Price: £950–3,200/night Location: 150 Piccadilly, St. James's Best for: Afternoon tea at the Palm Court; the traveler who wants the full Ritz ceremonial experience; historical authenticity

The Ritz London is one of the most beautiful hotel interiors in the world. The Gold and Blue Louis XVI dining room. The Palm Court. The Rivoli Bar. The Long Gallery. The building's 1906 construction and relatively conservative subsequent management have produced an interior that does not feel maintained—it feels preserved, as though someone made the architectural choices in 1906 and the hotel's primary task since then has been not to ruin them.

The Dress Code: The Ritz enforces jacket and tie in the Restaurant, Palm Court, and Rivoli Bar. This is not marketing and not affectation—it is an operational commitment to the experience of the hotel as a total environment. If you're staying 3 nights and plan to use those rooms, pack accordingly.

The Palm Court: Afternoon tea here requires booking 90 days in advance, which is the reservation timeline of a Michelin three-star restaurant, which tells you something about demand. The experience justifies the lead time: the setting is the best in London, the ritual is the most complete in London, the service is formal in the way that is actually reverent rather than stiff.

What doesn't work: The Ritz London is, as with the Ritz Paris, a hotel whose mythology contributes meaningfully to the experience and diminishes somewhat on return visits. The rooms at 28sqm Supérieure are small—the smallest in this ranking. For a return visitor, the mythology has been absorbed and what remains is a smaller room than comparable properties at a price that doesn't negotiate.

Score: 9.0/10 — Spectacularly beautiful. Slightly imprisoned by its own legend. Go because you must.


5. Rosewood London — Best Value in the Top Tier

Price: £850–2,800/night Location: 252 High Holborn, Holborn Best for: The traveler who wants five-star quality at 15-25% below Mayfair premiums; Holborn location workers; travelers who appreciate the Holborn Dining Room

The Rosewood London occupies the former Pearl Assurance building in High Holborn—a 1914 Edwardian structure renovated with the Rosewood brand's characteristic (and effective) strategy of integrating local character rather than erasing it.

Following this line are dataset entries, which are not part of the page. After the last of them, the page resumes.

### src/rtl/stream_mux_rr_if.sv
// Stream bundle for stream_mux_rr.
// Carries N input channels (packed data, valid, last, ready) and the single
// registered output channel (data, last, source index, valid, ready).
//   master : the side that drives input beats and accepts output beats
//   slave  : the multiplexer itself
interface stream_mux_rr_if #(
    parameter int N  = 8,
    parameter int W  = 1,
    parameter int SW = $clog2(N)
) ();
    logic [N*W-1:0] in_data;
    logic [N-1:0]   in_valid;
    logic [N-1:0]   in_last;
    logic [N-1:0]   in_ready;
    logic [W-1:0]   out_data;
    logic           out_last;
    logic [SW-1:0]  out_sel;
    logic           out_valid;
    logic           out_ready;

    modport master (
        output in_data, in_valid, in_last, out_ready,
        input  in_ready, out_data, out_last, out_sel, out_valid
    );

    modport slave (
        input  in_data, in_valid, in_last, out_ready,
        output in_ready, out_data, out_last, out_sel, out_valid
    );
endinterface
File: config.mk
export PLATFORM = sky130hd
export DESIGN_NAME = data_ram_arbiter
export DESIGN_NICKNAME = d
export VERILOG_FILES = /design/src/rtl/data_ram_arbiter_pkg.sv /design/src/rtl/data_ram_arbiter_rr.sv /design/src/rtl/data_ram_arbiter.sv
export SDC_FILE = /design/constraint.sdc
export NUM_CORES = 1
export LEC_CHECK = 0
export ABC_AREA = 1
export CAP_MARGIN = 15
export CORE_AREA = 2 2 167 169
export DETAILED_ROUTE_END_ITERATION = 10
export DIE_AREA = 0 0 169 171
export PLACE_DENSITY = 0.69
export SLEW_MARGIN = 10
export SYNTH_ARGS = -nofsm -noshare
export SYNTH_HDL_FRONTEND = slang
export SYNTH_SLANG_ARGS = --single-unit
File: constraint.sdc
create_clock -name clk -period 7.75 [get_ports clk]
set_input_delay 0.775 -clock clk [delete_from_list [all_inputs] [get_ports clk]]
set_output_delay 0.775 -clock clk [all_outputs]
set_load 0.03 [all_outputs]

The Rooms: 42sqm Grand Premier—the entry room, not the base configuration—represents some of the best value at this tier in London. The rooms are large, well-designed, with bathrooms that include a soaking tub, quality fixtures, and Pratesi linens.

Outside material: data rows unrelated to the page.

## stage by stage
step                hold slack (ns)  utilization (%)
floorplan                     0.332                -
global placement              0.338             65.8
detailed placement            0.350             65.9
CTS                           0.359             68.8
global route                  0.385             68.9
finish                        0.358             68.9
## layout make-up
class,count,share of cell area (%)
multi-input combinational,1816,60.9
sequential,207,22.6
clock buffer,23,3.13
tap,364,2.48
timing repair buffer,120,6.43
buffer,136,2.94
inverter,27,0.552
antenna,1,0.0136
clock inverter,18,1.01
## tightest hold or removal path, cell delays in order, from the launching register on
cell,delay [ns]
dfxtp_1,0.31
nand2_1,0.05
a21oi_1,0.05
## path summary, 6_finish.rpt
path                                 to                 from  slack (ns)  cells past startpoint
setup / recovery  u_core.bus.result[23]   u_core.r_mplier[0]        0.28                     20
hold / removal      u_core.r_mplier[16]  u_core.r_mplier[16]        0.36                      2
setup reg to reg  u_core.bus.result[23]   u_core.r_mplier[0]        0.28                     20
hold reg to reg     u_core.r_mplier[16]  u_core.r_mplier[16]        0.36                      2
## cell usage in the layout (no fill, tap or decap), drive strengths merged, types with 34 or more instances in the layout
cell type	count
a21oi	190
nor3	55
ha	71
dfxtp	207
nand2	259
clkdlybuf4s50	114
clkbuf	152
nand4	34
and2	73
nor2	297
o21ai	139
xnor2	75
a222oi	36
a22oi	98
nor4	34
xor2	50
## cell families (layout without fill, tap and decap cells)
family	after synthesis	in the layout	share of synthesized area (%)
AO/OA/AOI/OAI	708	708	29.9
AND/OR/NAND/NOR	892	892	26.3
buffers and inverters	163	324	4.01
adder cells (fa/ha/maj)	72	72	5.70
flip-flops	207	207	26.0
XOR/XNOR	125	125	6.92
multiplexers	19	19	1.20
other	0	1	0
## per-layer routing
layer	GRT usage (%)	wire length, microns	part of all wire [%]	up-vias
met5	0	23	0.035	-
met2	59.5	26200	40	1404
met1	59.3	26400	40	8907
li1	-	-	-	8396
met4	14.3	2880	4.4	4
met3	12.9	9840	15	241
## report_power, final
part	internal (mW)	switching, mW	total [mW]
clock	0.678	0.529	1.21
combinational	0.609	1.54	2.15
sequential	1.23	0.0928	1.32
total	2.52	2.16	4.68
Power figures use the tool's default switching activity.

Holborn Dining Room: The Rosewood's brasserie, occupying the historic space with the building's original high ceilings and a pie trolley that functions as the property's most-discussed feature. The pies are excellent. The broader menu is British brasserie cuisine at the level where it becomes the meal you return to rather than the meal you use as a base.

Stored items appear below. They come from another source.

[config.mk]
export PLATFORM = sky130hd
export DESIGN_NAME = iter_muldiv
export DESIGN_NICKNAME = d
export VERILOG_FILES = /design/src/rtl/muldiv_pkg.sv /design/src/rtl/muldiv_step.sv /design/src/rtl/iter_muldiv.sv
export SDC_FILE = /design/constraint.sdc
export NUM_CORES = 1
export LEC_CHECK = 0
export BUFFER_PORTS_ARGS = -buffer_cell sky130_fd_sc_hd__buf_4
export CAP_MARGIN = 30
export CORE_MARGIN = 3
export CORE_UTILIZATION = 43
export CTS_BUF_LIST = sky130_fd_sc_hd__clkbuf_8
export CTS_CLUSTER_DIAMETER = 150
export DETAILED_ROUTE_END_ITERATION = 10
export GPL_TIMING_DRIVEN = 0
export SETUP_SLACK_MARGIN = 0.4
export SYNTH_ARGS = -nofsm -noshare
export SYNTH_HDL_FRONTEND = slang
export SYNTH_SLANG_ARGS = --single-unit
[constraint.sdc]
create_clock -name Clk -period 3.1 [get_ports Clk]
set_input_delay 0.155 -clock Clk [delete_from_list [all_inputs] [get_ports Clk]]
set_output_delay 0.155 -clock Clk [all_outputs]
set_load 0.005 [all_outputs]
[src/rtl/muldiv_pkg.sv]
// Shared definitions for the iterative multiply/divide unit: op codes,
// FSM state type, HI/LO select constants and the op decoder.
package muldiv_pkg;

  localparam logic [2:0] OP_MULT  = 3'd0;
  localparam logic [2:0] OP_MULTU = 3'd1;
  localparam logic [2:0] OP_DIV   = 3'd2;
  localparam logic [2:0] OP_DIVU  = 3'd3;
  localparam logic [2:0] OP_MADD  = 3'd4;
  localparam logic [2:0] OP_MADDU = 3'd5;
  localparam logic [2:0] OP_MSUB  = 3'd6;
  localparam logic [2:0] OP_MSUBU = 3'd7;

  localparam logic HorL_H = 1'b1;
  localparam logic HorL_L = 1'b0;

  typedef enum logic [1:0] {
    ST_IDLE = 2'd0,
    ST_RUN  = 2'd1,
    ST_FIX  = 2'd2
  } state_t;

  typedef enum logic [1:0] {
    ACC_NONE = 2'd0,
    ACC_ADD  = 2'd1,
    ACC_SUB  = 2'd2
  } acc_t;

  typedef struct packed {
    logic is_div;
    logic is_signed;
  } op_ctl_t;

  // Accumulating codes decode as plain multiplies; the accumulate step is separate.
  function automatic op_ctl_t decode_op(input logic [2:0] op);
    op_ctl_t c;
    c.is_div    = 1'b0;
    c.is_signed = 1'b0;
    case (op)
      OP_MULT, OP_MADD, OP_MSUB: c.is_signed = 1'b1;
      OP_DIV: begin
        c.is_div    = 1'b1;
        c.is_signed = 1'b1;
      end
      OP_DIVU: c.is_div = 1'b1;
      default: ;
    endcase
    return c;
  endfunction

  function automatic acc_t acc_mode(input logic [2:0] op);
    case (op)
      OP_MADD, OP_MADDU: return ACC_ADD;
      OP_MSUB, OP_MSUBU: return ACC_SUB;
      default:           return ACC_NONE;
    endcase
  endfunction

endpackage

[src/rtl/muldiv_step.sv]
// One radix-2 iteration on magnitudes: shift-add for multiply, restoring
// trial subtract for divide. Purely combinational.
module muldiv_step #(
  parameter int WIDTH = 32
) (
  input  logic             is_div,
  input  logic [WIDTH-1:0] acc,
  input  logic [WIDTH-1:0] sh,
  input  logic [WIDTH-1:0] opnd,
  output logic [WIDTH-1:0] acc_nxt,
  output logic [WIDTH-1:0] sh_nxt
);

  logic [WIDTH:0]   sum;
  logic [WIDTH:0]   shifted;
  logic [WIDTH-1:0] diff;
  logic             ge;

  // NOTE: every always_comb output gets a value on every path, so no latch is inferred.
  always_comb begin
    sum     = {1'b0, acc} + {1'b0, (sh[0] ? opnd : '0)};
    shifted = {acc, sh[WIDTH-1]};
    ge      = (shifted >= {1'b0, opnd});
    // The remainder stays below the divisor, so the low WIDTH bits of the difference are exact.
    diff    = shifted[WIDTH-1:0] - opnd;
    if (is_div) begin
      acc_nxt = ge ? diff : shifted[WIDTH-1:0];
      sh_nxt  = {sh[WIDTH-2:0], ge};
    end else begin
      acc_nxt = sum[WIDTH:1];
      sh_nxt  = {sum[0], sh[WIDTH-1:1]};
    end
  end

endmodule

[src/rtl/iter_muldiv.sv]
// Iterative HI/LO multiply/divide unit, IDLE -> RUN -> FIX -> IDLE.
// Define MULDIV_MADD_EN to enable MADD/MSUB accumulation into {HI,LO}.
module iter_muldiv
  import muldiv_pkg::*;
#(
  parameter int WIDTH = 32
) (
  input  logic             Clk,
  input  logic             Reset,
  input  logic             Start,
  input  logic [2:0]       Op,
  input  logic [WIDTH-1:0] DA,
  input  logic [WIDTH-1:0] DB,
  input  logic             HorL,
  input  logic             MulWrite,
  output logic             Busy,
  output logic             Ready,
  output logic             DZ,
  output logic [WIDTH-1:0] DC
);

  localparam int CW = $clog2(WIDTH + 1);

  state_t           state_q, state_d;
  logic [CW-1:0]    cnt_q, cnt_d;
  logic [WIDTH-1:0] acc_q, acc_d;
  logic [WIDTH-1:0] sh_q, sh_d;
  logic [WIDTH-1:0] opnd_q, opnd_d;
  logic             is_div_q, is_div_d;
  logic             neg_q, neg_d;
  logic             rneg_q, rneg_d;
  logic             dz_pend_q, dz_pend_d;
  logic [WIDTH-1:0] hi_q, hi_d;
  logic [WIDTH-1:0] lo_q, lo_d;
  logic             ready_q, ready_d;
  logic             dz_q, dz_d;
`ifdef MULDIV_MADD_EN
  acc_t             acc_mode_q, acc_mode_d;
`endif

  op_ctl_t            dec;
  logic               a_neg, b_neg;
  logic [WIDTH-1:0]   a_mag, b_mag;
  logic [WIDTH-1:0]   step_acc, step_sh;
  logic [2*WIDTH-1:0] prod_mag, prod, mul_res;
  logic [WIDTH-1:0]   quo, rem;

  assign dec   = decode_op(Op);
  assign a_neg = dec.is_signed & DA[WIDTH-1];
  assign b_neg = dec.is_signed & DB[WIDTH-1];
  assign a_mag = a_neg ? -DA : DA;
  assign b_mag = b_neg ? -DB : DB;

  muldiv_step #(.WIDTH(WIDTH)) u_step (
    .is_div  (is_div_q),
    .acc     (acc_q),
    .sh      (sh_q),
    .opnd    (opnd_q),
    .acc_nxt (step_acc),
    .sh_nxt  (step_sh)
  );

  // Sign fix-up; MIN/-1 wraps naturally back to MIN with a zero remainder.
  assign prod_mag = {acc_q, sh_q};
  assign prod     = neg_q ? -prod_mag : prod_mag;
  assign quo      = neg_q ? -sh_q : sh_q;
  assign rem      = rneg_q ? -acc_q : acc_q;

`ifdef MULDIV_MADD_EN
  always_comb begin
    case (acc_mode_q)
      ACC_ADD: mul_res = {hi_q, lo_q} + prod;
      ACC_SUB: mul_res = {hi_q, lo_q} - prod;
      default: mul_res = prod;
    endcase
  end
`else
  assign mul_res = prod;
`endif

  always_comb begin
    state_d   = state_q;
    cnt_d     = cnt_q;
    acc_d     = acc_q;
    sh_d      = sh_q;
    opnd_d    = opnd_q;
    is_div_d  = is_div_q;
    neg_d     = neg_q;
    rneg_d    = rneg_q;
    dz_pend_d = dz_pend_q;
    hi_d      = hi_q;
    lo_d      = lo_q;
    ready_d   = 1'b0;
    dz_d      = 1'b0;
`ifdef MULDIV_MADD_EN
    acc_mode_d = acc_mode_q;
`endif
    case (state_q)
      ST_IDLE: begin
        if (Start) begin
          is_div_d  = dec.is_div;
          neg_d     = a_neg ^ b_neg;
          rneg_d    = a_neg;
          acc_d     = '0;
          cnt_d     = CW'(WIDTH);
          sh_d      = dec.is_div ? a_mag : b_mag;
          opnd_d    = dec.is_div ? b_mag : a_mag;
          dz_pend_d = dec.is_div && (DB == '0);
`ifdef MULDIV_MADD_EN
          acc_mode_d = acc_mode(Op);
`endif
          state_d   = (dec.is_div && (DB == '0)) ? ST_FIX : ST_RUN;
        end else if (MulWrite) begin
          if (HorL == HorL_H) hi_d = DA;
          else                lo_d = DA;
        end
      end
      ST_RUN: begin
        acc_d = step_acc;
        sh_d  = step_sh;
        cnt_d = cnt_q - CW'(1);
        if (cnt_q == CW'(1)) state_d = ST_FIX;
      end
      ST_FIX: begin
        state_d = ST_IDLE;
        ready_d = 1'b1;
        dz_d    = dz_pend_q;
        if (!dz_pend_q) begin
          if (is_div_q) begin
            hi_d = rem;
            lo_d = quo;
          end else begin
            {hi_d, lo_d} = mul_res;
          end
        end
      end
      default: state_d = ST_IDLE;
    endcase
  end

  // NOTE: datapath registers are cleared along with control so post-reset state is fully known.
  always_ff @(posedge Clk) begin
    if (Reset) begin
      state_q   <= ST_IDLE;
      cnt_q     <= '0;
      acc_q     <= '0;
      sh_q      <= '0;
      opnd_q    <= '0;
      is_div_q  <= 1'b0;
      neg_q     <= 1'b0;
      rneg_q    <= 1'b0;
      dz_pend_q <= 1'b0;
      hi_q      <= '0;
      lo_q      <= '0;
      ready_q   <= 1'b0;
      dz_q      <= 1'b0;
`ifdef MULDIV_MADD_EN
      acc_mode_q <= ACC_NONE;
`endif
    end else begin
      // NOTE: non-blocking assignments so every flop samples the pre-edge values.
      state_q   <= state_d;
      cnt_q     <= cnt_d;
      acc_q     <= acc_d;
      sh_q      <= sh_d;
      opnd_q    <= opnd_d;
      is_div_q  <= is_div_d;
      neg_q     <= neg_d;
      rneg_q    <= rneg_d;
      dz_pend_q <= dz_pend_d;
      hi_q      <= hi_d;
      lo_q      <= lo_d;
      ready_q   <= ready_d;
      dz_q      <= dz_d;
`ifdef MULDIV_MADD_EN
      acc_mode_q <= acc_mode_d;
`endif
    end
  end

  assign Busy  = (state_q != ST_IDLE);
  assign Ready = ready_q;
  assign DZ    = dz_q;
  assign DC    = (HorL == HorL_L) ? lo_q : hi_q;

endmodule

The Mirror Room: For afternoon tea. Less formal than Palm Court at The Ritz, equally charming, bookable within reasonable lead times. An underrated London afternoon tea option.

Location Trade-Off: Holborn is not Mayfair. It is equidistant between Covent Garden and the City, 15 minutes by taxi from the Mayfair cluster. For most travelers, this is irrelevant friction. For travelers commuting to meetings in Mayfair or the West End, it becomes mildly inconvenient across a 3-4 night stay.

Amex Fine Hotels + Resorts: Benefits apply at Rosewood properties—room upgrade when available, late checkout, breakfast, £100 hotel credit. At the Rosewood London's price point, these benefits represent among the best Returns on Amex Platinum spend in London.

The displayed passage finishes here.